**src/rtl/converter_mode_control_regs.vh**
```
// Offsets, field positions, reset values and timing for the converter control
`ifndef CONVERTER_MODE_CONTROL_REGS_VH
`define CONVERTER_MODE_CONTROL_REGS_VH

// Register offsets on the internal register port
`define PHASE_MODE_OFFSET      8'h04
`define CHANGE_DISCH_OFFSET    8'h05

// Converter phase and mode register fields
`define SYS_PHASE_HI           7
`define SYS_PHASE_LO           6
`define MEM_PHASE_HI           5
`define MEM_PHASE_LO           4
`define LOW_RIPPLE_BIT         3
`define SYS_FORCED_FIXED_FREQUENCY_BIT           2
`define CORE_FORCED_FIXED_FREQUENCY_BIT          1
`define MEM_FORCED_FIXED_FREQUENCY_BIT           0
`define SYS_PHASE_RESET        2'h2
`define MEM_PHASE_RESET        2'h3
`define CORE_PHASE_FIXED       2'h0
`define LOW_RIPPLE_RESET       1'h0
`define FORCED_FIXED_FREQUENCY_RESET             3'h0

// Core change and discharge register fields
`define GO_BIT                 7
`define PIN_SEL_BIT            6
`define SYS_DISCH_BIT          2
`define CORE_DISCH_BIT         1
`define MEM_DISCH_BIT          0
`define GO_RESET               1'h0
`define PIN_SEL_RESET          1'h1
`define DISCH_RESET            3'h0

// Core voltage codes, 0.8 V plus 25 mV per step
`define VCODE_MIN              5'h00
`define VCODE_MAX              5'h1f
`define VCODE_STRAP_LOW        5'h10
`define VCODE_STRAP_HIGH       5'h1f
`define VCODE_RESET            5'h10

// Slew codes, slowest rate doubling per code
`define SLEW_IMMEDIATE         3'h7

// One 25 mV step at 0.225 mV/us, in ns, and the clock period in ns
`define STEP_TIME_NS           111111
`define CLK_PERIOD_NS          10
`define STEP_CYCLES            14'd11111

// Inactive levels of the pin inputs while the synchronisers fill
`define PIN_IDLE_LEVELS        5'h02

`endif

```
**src/rtl/converter_mode_control_regs.v**
```verilog
// Converter phase, mode and core voltage change control registers
`timescale 1ns/10ps
`include "converter_mode_control_regs.vh"
module converter_mode_control_regs #(
   parameter [13:0] STEP_CYCLES = `STEP_CYCLES
) (
   core_clk,
   rst,
   reg_addr,
   reg_wdata,
   reg_wr,
   reg_rd,
   reg_rdata,
   reg_rvalid,
   core_voltage_setting,
   core_slew_setting,
   core_strap_pin,
   undervoltage_lockout,
   warm_reset_pin_n,
   power_on_reset_output,
   backup_rail_low,
   system_buck_en,
   core_buck_en,
   memory_buck_en,
   system_phase,
   memory_phase,
   core_phase,
   low_ripple,
   system_forced_fixed_frequency,
   core_forced_fixed_frequency,
   memory_forced_fixed_frequency,
   core_from_pin,
   core_vcode,
   core_change_busy,
   system_discharge,
   core_discharge,
   memory_discharge
);
   input  wire       core_clk;
   input  wire       rst;
   input  wire [7:0] reg_addr;
   input  wire [7:0] reg_wdata;
   input  wire       reg_wr;
   input  wire       reg_rd;
   output reg  [7:0] reg_rdata;
   output reg        reg_rvalid;
   input  wire [4:0] core_voltage_setting;
   input  wire [2:0] core_slew_setting;
   input  wire       core_strap_pin;
   input  wire       undervoltage_lockout;
   input  wire       warm_reset_pin_n;
   input  wire       power_on_reset_output;
   input  wire       backup_rail_low;
   input  wire       system_buck_en;
   input  wire       core_buck_en;
   input  wire       memory_buck_en;
   output reg  [1:0] system_phase;
   output reg  [1:0] memory_phase;
   output reg  [1:0] core_phase;
   output reg        low_ripple;
   output reg        system_forced_fixed_frequency;
   output reg        core_forced_fixed_frequency;
   output reg        memory_forced_fixed_frequency;
   output reg        core_from_pin;
   output reg  [4:0] core_vcode;
   output reg        core_change_busy;
   output reg        system_discharge;
   output reg        core_discharge;
   output reg        memory_discharge;

   localparam ST_IDLE = 2'b01;
   localparam ST_RAMP = 2'b10;
   localparam [4:0] PIN_IDLE = `PIN_IDLE_LEVELS;

   // Pin inputs in order: strap, warm reset, lockout, power-on, backup
   wire [4:0] pin_raw;
   wire [4:0] pin_level;

   assign pin_raw = {backup_rail_low, power_on_reset_output,
                     undervoltage_lockout, warm_reset_pin_n, core_strap_pin};

   genvar gi;
   generate
      for (gi = 0; gi < 5; gi = gi + 1) begin : sync_loop
         pin_sync #(
            .INIT (PIN_IDLE[gi])
         ) u_sync (
            .core_clk  (core_clk),
            .rst       (rst),
            .pin_in    (pin_raw[gi]),
            .level_out (pin_level[gi])
         );
      end
   endgenerate

   wire strap_high;
   wire pin_sel_event;

   assign strap_high = pin_level[0];
   assign pin_sel_event = ~pin_level[1] | pin_level[2] | pin_level[3] |
                          pin_level[4];

   reg  [7:0]  mode_reg;
   reg  [7:0]  mode_next;
   reg         go_reg;
   reg         go_next;
   reg         pin_sel_reg;
   reg         pin_sel_next;
   reg  [2:0]  disch_reg;
   reg  [2:0]  disch_next;
   reg  [1:0]  state_reg;
   reg  [1:0]  state_next;
   reg  [4:0]  vcode_reg;
   reg  [4:0]  vcode_next;
   reg  [13:0] step_cnt_reg;
   reg  [13:0] step_cnt_next;

   wire        wr_mode;
   wire        wr_change;
   wire [4:0]  target_code;
   wire [4:0]  strap_code;
   wire [13:0] step_period;
   wire        at_target;

   assign wr_mode   = reg_wr && (reg_addr == `PHASE_MODE_OFFSET);
   assign wr_change = reg_wr && (reg_addr == `CHANGE_DISCH_OFFSET);

   // Strap level picks 1.2 V or 1.575 V
   assign strap_code = strap_high ? `VCODE_STRAP_HIGH : `VCODE_STRAP_LOW;

   assign target_code = pin_sel_reg ? strap_code : core_voltage_setting;

   // Step spacing halves per slew code
   assign step_period = STEP_CYCLES >> core_slew_setting;

   // Done on code match, not on regulation
   assign at_target = (vcode_reg == target_code);

   // Phase, mode and forced PWM register
   always @* begin
      mode_next = mode_reg;
      if (wr_mode) begin
         mode_next = reg_wdata;
      end
   end

   // Core change control, discharge and pin select
   always @* begin
      go_next      = go_reg;
      pin_sel_next = pin_sel_reg;
      disch_next   = disch_reg;
      // Self clear when the ramp is done
      if (go_reg && (state_reg == ST_RAMP) && at_target) begin
         go_next = 1'b0;
      end
      if (wr_change) begin
         // A written 1 starts a change; a set beats the self clear
         if (reg_wdata[`GO_BIT]) begin
            go_next = 1'b1;
         end
         pin_sel_next = reg_wdata[`PIN_SEL_BIT];
         disch_next   = reg_wdata[`SYS_DISCH_BIT:`MEM_DISCH_BIT];
      end
      if (pin_sel_event) begin
         pin_sel_next = `PIN_SEL_RESET;
      end
   end

   // Core voltage code sequencer
   always @* begin
      state_next    = state_reg;
      vcode_next    = vcode_reg;
      step_cnt_next = step_cnt_reg;
      case (state_reg)
         ST_IDLE: begin
            // Start-up code follows the strap while pin selected
            if (pin_sel_reg) begin
               vcode_next = strap_code;
            end
            step_cnt_next = step_period - 14'h0001;
            if (go_reg) begin
               state_next = ST_RAMP;
            end
         end
         ST_RAMP: begin
            if (at_target) begin
               state_next    = ST_IDLE;
               step_cnt_next = step_period - 14'h0001;
            end else if (core_slew_setting == `SLEW_IMMEDIATE) begin
               // Immediate slew jumps to the target
               vcode_next = target_code;
            end else if (step_cnt_reg == 14'h0000) begin
               // One code step per slew interval
               if (vcode_reg < target_code) begin
                  vcode_next = vcode_reg + 5'h01;
               end else begin
                  vcode_next = vcode_reg - 5'h01;
               end
               step_cnt_next = step_period - 14'h0001;
            end else begin
               step_cnt_next = step_cnt_reg - 14'h0001;
            end
         end
         default: begin
            state_next    = ST_IDLE;
            step_cnt_next = step_period - 14'h0001;
         end
      endcase
   end

   always @(posedge core_clk) begin
      if (rst) begin
         // System phase resets to half cycle
         mode_reg[`SYS_PHASE_HI:`SYS_PHASE_LO] <= `SYS_PHASE_RESET;
         // Memory phase resets to three quarters
         mode_reg[`MEM_PHASE_HI:`MEM_PHASE_LO] <= `MEM_PHASE_RESET;
         mode_reg[`LOW_RIPPLE_BIT]             <= `LOW_RIPPLE_RESET;
         mode_reg[`SYS_FORCED_FIXED_FREQUENCY_BIT:`MEM_FORCED_FIXED_FREQUENCY_BIT] <= `FORCED_FIXED_FREQUENCY_RESET;
         go_reg       <= `GO_RESET;
         pin_sel_reg  <= `PIN_SEL_RESET;
         disch_reg    <= `DISCH_RESET;
         state_reg    <= ST_IDLE;
         vcode_reg    <= `VCODE_RESET;
         step_cnt_reg <= 14'h0000;
      end else begin
         mode_reg     <= mode_next;
         go_reg       <= go_next;
         pin_sel_reg  <= pin_sel_next;
         disch_reg    <= disch_next;
         state_reg    <= state_next;
         vcode_reg    <= vcode_next;
         step_cnt_reg <= step_cnt_next;
      end
   end

   // Register readback; unmapped offsets and unused bits read zero
   always @(posedge core_clk) begin
      if (rst) begin
         reg_rdata  <= 8'h00;
         reg_rvalid <= 1'b0;
      end else begin
         reg_rvalid <= reg_rd;
         if (reg_rd) begin
            case (reg_addr)
               `PHASE_MODE_OFFSET: begin
                  reg_rdata <= mode_reg;
               end
               `CHANGE_DISCH_OFFSET: begin
                  reg_rdata <= {go_reg, pin_sel_reg, 3'h0, disch_reg};
               end
               default: begin
                  reg_rdata <= 8'h00;
               end
            endcase
         end
      end
   end

   // Converter controls, registered so they never glitch
   always @(posedge core_clk) begin
      if (rst) begin
         system_phase                  <= `SYS_PHASE_RESET;
         memory_phase                  <= `MEM_PHASE_RESET;
         core_phase                    <= `CORE_PHASE_FIXED;
         low_ripple                    <= `LOW_RIPPLE_RESET;
         system_forced_fixed_frequency <= 1'b0;
         core_forced_fixed_frequency   <= 1'b0;
         memory_forced_fixed_frequency <= 1'b0;
         core_from_pin                 <= `PIN_SEL_RESET;
         core_vcode                    <= `VCODE_RESET;
         core_change_busy              <= 1'b0;
         system_discharge              <= 1'b0;
         core_discharge                <= 1'b0;
         memory_discharge              <= 1'b0;
      end else begin
         system_phase <= mode_reg[`SYS_PHASE_HI:`SYS_PHASE_LO];
         memory_phase <= mode_reg[`MEM_PHASE_HI:`MEM_PHASE_LO];
         core_phase   <= `CORE_PHASE_FIXED;
         low_ripple   <= mode_reg[`LOW_RIPPLE_BIT];
         system_forced_fixed_frequency <= mode_reg[`SYS_FORCED_FIXED_FREQUENCY_BIT];
         core_forced_fixed_frequency   <= mode_reg[`CORE_FORCED_FIXED_FREQUENCY_BIT];
         memory_forced_fixed_frequency <= mode_reg[`MEM_FORCED_FIXED_FREQUENCY_BIT];
         // Voltage source select to the analog side
         core_from_pin    <= pin_sel_reg;
         // Code drives the 25 mV step DAC
         core_vcode       <= vcode_reg;
         core_change_busy <= go_reg;
         // Discharge only while the converter is off
         system_discharge <= disch_reg[2] & ~system_buck_en;
         core_discharge   <= disch_reg[1] & ~core_buck_en;
         memory_discharge <= disch_reg[0] & ~memory_buck_en;
      end
   end
endmodule

```
**src/rtl/pin_sync.v**
```verilog
// Three-flop pin synchroniser with agreement filter
`timescale 1ns/10ps
module pin_sync #(
   parameter INIT = 1'b0
) (
   core_clk,
   rst,
   pin_in,
   level_out
);
   input  wire core_clk;
   input  wire rst;
   input  wire pin_in;
   output reg  level_out;

   reg first_reg;
   reg second_reg;
   reg third_reg;

   // First flop only feeds the second, guarding against metastability
   always @(posedge core_clk) begin
      if (rst) begin
         first_reg  <= INIT;
         second_reg <= INIT;
         third_reg  <= INIT;
         level_out  <= INIT;
      end else begin
         first_reg  <= pin_in;
         second_reg <= first_reg;
         third_reg  <= second_reg;
         if (second_reg == third_reg) begin
            level_out <= third_reg;
         end
      end
   end
endmodule

```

_ _ _ _ _ _ _

- Task brief
Where does the word "codes" occur in the records? Return every line that holds it.

- Answer for this exercise
// Core voltage codes, 0.8 V plus 25 mV per step
// Slew codes, slowest rate doubling per code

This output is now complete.